<file path="src/rtl/delay_cal_seq.sv">
// Calibration sequencer: fires single-cycle triggers into the pulse generator and
// timestamps the first above-threshold ADC sample after each one to report loop latency.
module delay_cal_seq #(
    parameter int SAMPLES  = 16,
    parameter int SAMPLE_W = 16,
    parameter int CNT_W    = 16
) (
    input  logic                               clk,
    input  logic                               rst,
    input  logic                               start,
    input  logic [2:0]                         trials_log2,
    input  logic [SAMPLE_W-1:0]                threshold,
    input  logic [CNT_W-1:0]                   timeout,
    input  logic [CNT_W-1:0]                   gap,
    output logic                               trig_out,
    input  logic                               adc_valid,
    input  logic [SAMPLES*SAMPLE_W-1:0]        adc_word,
    output logic                               busy,
    output logic                               done,
    output logic                               err_timeout,
    output logic [CNT_W+$clog2(SAMPLES)-1:0]   min_delay,
    output logic [CNT_W+$clog2(SAMPLES)-1:0]   max_delay,
    output logic [CNT_W+$clog2(SAMPLES)-1:0]   avg_delay
);

    localparam int LOG_S = $clog2(SAMPLES);
    localparam int D_W   = CNT_W + LOG_S;
    localparam int ACC_W = D_W + 7;

    typedef enum logic [2:0] {
        S_IDLE,
        S_FIRE,
        S_WAIT_ECHO,
        S_GAP,
        S_FINISH
    } state_t;

    state_t              state_q, state_d;
    logic [2:0]          tlog_q, tlog_d;
    logic [SAMPLE_W-1:0] thr_q, thr_d;
    logic [CNT_W-1:0]    tmo_q, tmo_d;
    logic [CNT_W-1:0]    gap_q, gap_d;
    logic [CNT_W-1:0]    cnt_q, cnt_d;
    logic [CNT_W-1:0]    gcnt_q, gcnt_d;
    logic [7:0]          trial_q, trial_d;
    logic [ACC_W-1:0]    sum_q, sum_d;
    logic [D_W-1:0]      min_q, min_d;
    logic [D_W-1:0]      max_q, max_d;
    logic                err_q, err_d;
    logic [D_W-1:0]      min_out_q, min_out_d;
    logic [D_W-1:0]      max_out_q, max_out_d;
    logic [D_W-1:0]      avg_out_q, avg_out_d;

    logic [SAMPLES-1:0]  above;
    logic                hit;
    logic [LOG_S-1:0]    fine;
    logic [D_W-1:0]      total;
    logic [7:0]          trial_inc;
    logic [7:0]          target;

    // Per-sample signed strict comparison, qualified by adc_valid.
    genvar gi;
    generate
        for (gi = 0; gi < SAMPLES; gi++) begin : g_cmp
            assign above[gi] = adc_valid &&
                ($signed(adc_word[gi*SAMPLE_W +: SAMPLE_W]) > $signed(thr_q));
        end
    endgenerate

    // Lowest set index wins: scan downward so the last assignment is the earliest sample.
    always_comb begin
        fine = '0;
        for (int i = SAMPLES - 1; i >= 0; i--) begin
            if (above[i]) fine = LOG_S'(i);
        end
    end

    assign hit       = |above;
    assign total     = {cnt_q, fine};
    assign trial_inc = trial_q + 8'd1;
    assign target    = 8'd1 << tlog_q;

    always_comb begin
        state_d   = state_q;
        tlog_d    = tlog_q;
        thr_d     = thr_q;
        tmo_d     = tmo_q;
        gap_d     = gap_q;
        cnt_d     = cnt_q;
        gcnt_d    = gcnt_q;
        trial_d   = trial_q;
        sum_d     = sum_q;
        min_d     = min_q;
        max_d     = max_q;
        err_d     = err_q;
        min_out_d = min_out_q;
        max_out_d = max_out_q;
        avg_out_d = avg_out_q;

        unique case (state_q)
            S_IDLE: begin
                if (start) begin
                    tlog_d  = trials_log2;
                    thr_d   = threshold;
                    tmo_d   = timeout;
                    gap_d   = gap;
                    err_d   = 1'b0;
                    sum_d   = '0;
                    min_d   = '1;
                    max_d   = '0;
                    trial_d = '0;
                    state_d = S_FIRE;
                end
            end
            S_FIRE: begin
                // Preloaded to 1 so the first WAIT_ECHO cycle already carries count 1.
                cnt_d   = {{(CNT_W-1){1'b0}}, 1'b1};
                state_d = S_WAIT_ECHO;
            end
            S_WAIT_ECHO: begin
                cnt_d = cnt_q + 1'b1;
                if (hit) begin
                    sum_d   = sum_q + ACC_W'(total);
                    min_d   = (total < min_q) ? total : min_q;
                    max_d   = (total > max_q) ? total : max_q;
                    trial_d = trial_inc;
                    if (gap_q != '0) begin
                        gcnt_d  = {{(CNT_W-1){1'b0}}, 1'b1};
                        state_d = S_GAP;
                    end else if (trial_inc == target) begin
                        state_d = S_FINISH;
                    end else begin
                        state_d = S_FIRE;
                    end
                end else if (cnt_q == tmo_q) begin
                    err_d   = 1'b1;
                    state_d = S_FINISH;
                end
            end
            S_GAP: begin
                if (gcnt_q == gap_q) begin
                    state_d = (trial_q == target) ? S_FINISH : S_FIRE;
                end else begin
                    gcnt_d = gcnt_q + 1'b1;
                end
            end
            S_FINISH: begin
                state_d = S_IDLE;
            end
            default: state_d = S_IDLE;
        endcase

        // Results are loaded on entry to FINISH so they are already valid alongside done.
        if (state_q != S_FINISH && state_d == S_FINISH && !err_d) begin
            min_out_d = min_d;
            max_out_d = max_d;
            avg_out_d = D_W'(sum_d >> tlog_q);
        end
    end

    always_ff @(posedge clk or negedge rst) begin
        if (!rst) begin
            state_q   <= S_IDLE;
            tlog_q    <= '0;
            thr_q     <= '0;
            tmo_q     <= '0;
            gap_q     <= '0;
            cnt_q     <= '0;
            gcnt_q    <= '0;
            trial_q   <= '0;
            sum_q     <= '0;
            min_q     <= '0;
            max_q     <= '0;
            err_q     <= 1'b0;
            min_out_q <= '0;
            max_out_q <= '0;
            avg_out_q <= '0;
        end else begin
            state_q   <= state_d;
            tlog_q    <= tlog_d;
            thr_q     <= thr_d;
            tmo_q     <= tmo_d;
            gap_q     <= gap_d;
            cnt_q     <= cnt_d;
            gcnt_q    <= gcnt_d;
            trial_q   <= trial_d;
            sum_q     <= sum_d;
            min_q     <= min_d;
            max_q     <= max_d;
            err_q     <= err_d;
            min_out_q <= min_out_d;
            max_out_q <= max_out_d;
            avg_out_q <= avg_out_d;
        end
    end

    assign trig_out    = (state_q == S_FIRE);
    assign busy        = (state_q != S_IDLE);
    assign done        = (state_q == S_FINISH);
    assign err_timeout = err_q;
    assign min_delay   = min_out_q;
    assign max_delay   = max_out_q;
    assign avg_delay   = avg_out_q;

endmodule

</file>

────────────────

Go through the data and copy each line exactly as it reads.

<file path="src/rtl/delay_cal_seq.sv">
// Calibration sequencer: fires single-cycle triggers into the pulse generator and
// timestamps the first above-threshold ADC sample after each one to report loop latency.
module delay_cal_seq #(
    parameter int SAMPLES  = 16,
    parameter int SAMPLE_W = 16,
    parameter int CNT_W    = 16
) (
    input  logic                               clk,
    input  logic                               rst,
    input  logic                               start,
    input  logic [2:0]                         trials_log2,
    input  logic [SAMPLE_W-1:0]                threshold,
    input  logic [CNT_W-1:0]                   timeout,
    input  logic [CNT_W-1:0]                   gap,
    output logic                               trig_out,
    input  logic                               adc_valid,
    input  logic [SAMPLES*SAMPLE_W-1:0]        adc_word,
    output logic                               busy,
    output logic                               done,
    output logic                               err_timeout,
    output logic [CNT_W+$clog2(SAMPLES)-1:0]   min_delay,
    output logic [CNT_W+$clog2(SAMPLES)-1:0]   max_delay,
    output logic [CNT_W+$clog2(SAMPLES)-1:0]   avg_delay
);

    localparam int LOG_S = $clog2(SAMPLES);
    localparam int D_W   = CNT_W + LOG_S;
    localparam int ACC_W = D_W + 7;

    typedef enum logic [2:0] {
        S_IDLE,
        S_FIRE,
        S_WAIT_ECHO,
        S_GAP,
        S_FINISH
    } state_t;

    state_t              state_q, state_d;
    logic [2:0]          tlog_q, tlog_d;
    logic [SAMPLE_W-1:0] thr_q, thr_d;
    logic [CNT_W-1:0]    tmo_q, tmo_d;
    logic [CNT_W-1:0]    gap_q, gap_d;
    logic [CNT_W-1:0]    cnt_q, cnt_d;
    logic [CNT_W-1:0]    gcnt_q, gcnt_d;
    logic [7:0]          trial_q, trial_d;
    logic [ACC_W-1:0]    sum_q, sum_d;
    logic [D_W-1:0]      min_q, min_d;
    logic [D_W-1:0]      max_q, max_d;
    logic                err_q, err_d;
    logic [D_W-1:0]      min_out_q, min_out_d;
    logic [D_W-1:0]      max_out_q, max_out_d;
    logic [D_W-1:0]      avg_out_q, avg_out_d;

    logic [SAMPLES-1:0]  above;
    logic                hit;
    logic [LOG_S-1:0]    fine;
    logic [D_W-1:0]      total;
    logic [7:0]          trial_inc;
    logic [7:0]          target;

    // Per-sample signed strict comparison, qualified by adc_valid.
    genvar gi;
    generate
        for (gi = 0; gi < SAMPLES; gi++) begin : g_cmp
            assign above[gi] = adc_valid &&
                ($signed(adc_word[gi*SAMPLE_W +: SAMPLE_W]) > $signed(thr_q));
        end
    endgenerate

    // Lowest set index wins: scan downward so the last assignment is the earliest sample.
    always_comb begin
        fine = '0;
        for (int i = SAMPLES - 1; i >= 0; i--) begin
            if (above[i]) fine = LOG_S'(i);
        end
    end

    assign hit       = |above;
    assign total     = {cnt_q, fine};
    assign trial_inc = trial_q + 8'd1;
    assign target    = 8'd1 << tlog_q;

    always_comb begin
        state_d   = state_q;
        tlog_d    = tlog_q;
        thr_d     = thr_q;
        tmo_d     = tmo_q;
        gap_d     = gap_q;
        cnt_d     = cnt_q;
        gcnt_d    = gcnt_q;
        trial_d   = trial_q;
        sum_d     = sum_q;
        min_d     = min_q;
        max_d     = max_q;
        err_d     = err_q;
        min_out_d = min_out_q;
        max_out_d = max_out_q;
        avg_out_d = avg_out_q;

        unique case (state_q)
            S_IDLE: begin
                if (start) begin
                    tlog_d  = trials_log2;
                    thr_d   = threshold;
                    tmo_d   = timeout;
                    gap_d   = gap;
                    err_d   = 1'b0;
                    sum_d   = '0;
                    min_d   = '1;
                    max_d   = '0;
                    trial_d = '0;
                    state_d = S_FIRE;
                end
            end
            S_FIRE: begin
                // Preloaded to 1 so the first WAIT_ECHO cycle already carries count 1.
                cnt_d   = {{(CNT_W-1){1'b0}}, 1'b1};
                state_d = S_WAIT_ECHO;
            end
            S_WAIT_ECHO: begin
                cnt_d = cnt_q + 1'b1;
                if (hit) begin
                    sum_d   = sum_q + ACC_W'(total);
                    min_d   = (total < min_q) ? total : min_q;
                    max_d   = (total > max_q) ? total : max_q;
                    trial_d = trial_inc;
                    if (gap_q != '0) begin
                        gcnt_d  = {{(CNT_W-1){1'b0}}, 1'b1};
                        state_d = S_GAP;
                    end else if (trial_inc == target) begin
                        state_d = S_FINISH;
                    end else begin
                        state_d = S_FIRE;
                    end
                end else if (cnt_q == tmo_q) begin
                    err_d   = 1'b1;
                    state_d = S_FINISH;
                end
            end
            S_GAP: begin
                if (gcnt_q == gap_q) begin
                    state_d = (trial_q == target) ? S_FINISH : S_FIRE;
                end else begin
                    gcnt_d = gcnt_q + 1'b1;
                end
            end
            S_FINISH: begin
                state_d = S_IDLE;
            end
            default: state_d = S_IDLE;
        endcase

        // Results are loaded on entry to FINISH so they are already valid alongside done.
        if (state_q != S_FINISH && state_d == S_FINISH && !err_d) begin
            min_out_d = min_d;
            max_out_d = max_d;
            avg_out_d = D_W'(sum_d >> tlog_q);
        end
    end

    always_ff @(posedge clk or negedge rst) begin
        if (!rst) begin
            state_q   <= S_IDLE;
            tlog_q    <= '0;
            thr_q     <= '0;
            tmo_q     <= '0;
            gap_q     <= '0;
            cnt_q     <= '0;
            gcnt_q    <= '0;
            trial_q   <= '0;
            sum_q     <= '0;
            min_q     <= '0;
            max_q     <= '0;
            err_q     <= 1'b0;
            min_out_q <= '0;
            max_out_q <= '0;
            avg_out_q <= '0;
        end else begin
            state_q   <= state_d;
            tlog_q    <= tlog_d;
            thr_q     <= thr_d;
            tmo_q     <= tmo_d;
            gap_q     <= gap_d;
            cnt_q     <= cnt_d;
            gcnt_q    <= gcnt_d;
            trial_q   <= trial_d;
            sum_q     <= sum_d;
            min_q     <= min_d;
            max_q     <= max_d;
            err_q     <= err_d;
            min_out_q <= min_out_d;
            max_out_q <= max_out_d;
            avg_out_q <= avg_out_d;
        end
    end

    assign trig_out    = (state_q == S_FIRE);
    assign busy        = (state_q != S_IDLE);
    assign done        = (state_q == S_FINISH);
    assign err_timeout = err_q;
    assign min_delay   = min_out_q;
    assign max_delay   = max_out_q;
    assign avg_delay   = avg_out_q;

endmodule

</file>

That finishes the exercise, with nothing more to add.